PublishedChicago University P, September 2010 |
ISBN9780226494326 |
FormatSoftcover, 272 pages |
Dimensions27.9cm × 21.6cm × 1.8cm |
The City of Big Shoulders has always been our most quintessentially American - and world-class - architectural metropolis. In the wake of the Great Fire of 1871, a great building boom - still the largest in the history of the nation - introduced the first modern skyscrapers to the Chicago skyline and began what would become a legacy of diverse, influential, and iconoclastic contributions to the city's built environment.
Though this trend continued well into the twentieth century, sour city finances and unnecessary acts of demolition left many previous cultural attractions abandoned and then destroyed. "Lost Chicago" explores the architectural and cultural history of this great American city, a city whose architectural heritage was recklessly squandered during the second half of the twentieth century. David Garrard Lowe's crisp, lively prose and over 270 rare photographs and prints, many of them published here for the first time, illuminate the decades when Gustavus Swift and Philip D.
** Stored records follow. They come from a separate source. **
**config.mk**
```make
export PLATFORM = sky130hd
export DESIGN_NAME = irq_vector_ctrl
export DESIGN_NICKNAME = d
export VERILOG_FILES = /design/src/rtl/ivc_pkg.sv /design/src/rtl/ivc_flag_bank.sv /design/src/rtl/ivc_cause_merge.sv /design/src/rtl/ivc_prio_enc.sv /design/src/rtl/irq_vector_ctrl.sv
export SDC_FILE = /design/constraint.sdc
export NUM_CORES = 1
export LEC_CHECK = 0
export BUFFER_PORTS_ARGS = -buffer_cell sky130_fd_sc_hd__buf_2
export CAP_MARGIN = 20
export CORE_MARGIN = 2
export CORE_UTILIZATION = 43
export CTS_BUF_LIST = sky130_fd_sc_hd__clkbuf_4
export CTS_CLUSTER_DIAMETER = 60
export DETAILED_ROUTE_END_ITERATION = 16
export PLACE_DENSITY = 0.88
export SLEW_MARGIN = 20
export SYNTH_ARGS = -nofsm -noshare
export SYNTH_HDL_FRONTEND = slang
export SYNTH_SLANG_ARGS = --single-unit
```
**constraint.sdc**
```tcl
create_clock -name clk -period 3.75 [get_ports clk]
set_input_delay 0.375 -clock clk [delete_from_list [all_inputs] [get_ports clk]]
set_output_delay 0.375 -clock clk [all_outputs]
set_load 0.03 [all_outputs]
```
--- config.mk ---
export PLATFORM = sky130hd
export DESIGN_NAME = tcpu_core
export DESIGN_NICKNAME = d
export VERILOG_FILES = /design/src/rtl/tcpu_pkg.sv /design/src/rtl/tcpu_ram.sv /design/src/rtl/tcpu_regfile.sv /design/src/rtl/tcpu_alu.sv /design/src/rtl/tcpu_core.sv
export SDC_FILE = /design/constraint.sdc
export NUM_CORES = 2
export LEC_CHECK = 0
export ABC_AREA = 1
export BUFFER_PORTS_ARGS = -buffer_cell sky130_fd_sc_hd__buf_2
export CORE_ASPECT_RATIO = 1.4
export CORE_MARGIN = 2
export CORE_UTILIZATION = 63
export CTS_CLUSTER_DIAMETER = 40
export CTS_CLUSTER_SIZE = 14
export DETAILED_ROUTE_END_ITERATION = 10
export PLACE_DENSITY_LB_ADDON = 0.25
export REMOVE_ABC_BUFFERS = 1
export SYNTH_ARGS = -nofsm -noshare
export SYNTH_HDL_FRONTEND = slang
export SYNTH_SLANG_ARGS = --single-unit
--- constraint.sdc ---
create_clock -name clk -period 18.15 [get_ports clk]
set_input_delay 1.815 -clock clk [delete_from_list [all_inputs] [get_ports clk]]
set_output_delay 1.815 -clock clk [all_outputs]
set_load 0.01 [all_outputs]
Armour ruled the greatest stockyards in the world; when industrialists and entrepreneurs such as Cyrus McCormick, Potter Palmer, George Pullman, and Marshall Field made Prairie Avenue and State Street the rivals of New York City's Fifth Avenue; and, when Louis Sullivan, Daniel Burnham, and Frank Lloyd Wright were designing buildings of incomparable excellence. Here are the mansions and grand hotels, the office buildings that achieved technical perfection (including the first skyscraper), and the stores, trains, movie palaces, parks, and racetracks that thrilled residents and tourists alike before falling victim to the wrecking ball of progress.